I suppose you are sleeping by this time I'm posting this, so good morning when you read it ;3
Honestly, my pms is trying to get me killed, or worse - fired. Yeah, let's start from here. I almost punched my co-worker in the face because he was joking around. Well, I told him he shouldn't do that and he still did, so I'm not the one to blame, but still, Judita should not act like this. She is kind, sweet, lovely person that helps everyone as much as she can. Right? I confess, after that fight I had to go outside and chill for a minute. And take some sedative medicine. I don't know if it's the name for it, but they make me calmer. I got them the first time when I was around 12, I think. Good stuff, good stuff. I was told to drink it 3 times a day, but at the end I use them just when I need to. They do help alot. I have no idea what I'd do without them. And still I do not like to use sedatives. Like, I wanted to overdose them once and I don't want to have that temptation again. I'm way too strange to know that I won't do that again. I could. That's why I avoid my medicine as much as possible. So, yeah. If you see me having those, know that there is a huge mess in my head.
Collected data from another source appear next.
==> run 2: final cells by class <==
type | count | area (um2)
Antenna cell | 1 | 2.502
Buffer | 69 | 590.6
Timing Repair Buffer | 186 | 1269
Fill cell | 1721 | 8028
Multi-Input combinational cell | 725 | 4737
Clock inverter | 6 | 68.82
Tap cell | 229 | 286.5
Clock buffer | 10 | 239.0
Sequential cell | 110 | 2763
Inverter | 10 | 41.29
Anyway, I kind of know what I want for Christmas, guys! I texted this one woman that does tattoos and she said she'd do it for £30. Now all I need to decide is where and when. I really do want that tattoo, it means the world to me. You just wait, I'll post it as soon as I'll get it.
But the main thing I sat down to write this is not my tattoo or my pms. Maybe it is about my pms, but it's not like I didn't think about this sooner. So, yeah. Here we go. Remember my ex-best friend I told you about? Well, the point is, I hella miss her. Like, miss as in the person I could tell everything and still not be judged. I miss that person and I texted her today. It was almost the same as if nothing had happened. Yeah, we did apologised one another long time ago, so there was no issues between. But we didn't talk for a long time. And I did texted her today, asking how is she. We ended up talking for more than an hour and I felt so happy about it. I was feeling like everything could get back to the start. That we could forget that issue, that we could be friends again. I miss her. I miss her voice, I miss her hugs, I miss everything we went through. I miss those times we were together. She was more than a best friend. She was my Sister that I adored more than anything. So, yes, I do miss her so terribly much. And hearing that she is doing fine, that everything is alright made me think that I'm so proud of her. She chases her dreams and I hope she will reach them! And she said she tried reading my blog. The only issue she had is the language, since she don't really speak English. Maybe it's for the best, right? I mean I told our story from my perspective, it could make her angry again. I don't want to make her angry again. I adore her, even if I'm not supposed to. So, yeah. The point is, I terribly miss her and I want her back in my strange life.
Night x
actually, even more than a sister.... thanks, "i-got-a-new-life" for sharing this gif. It's perfect.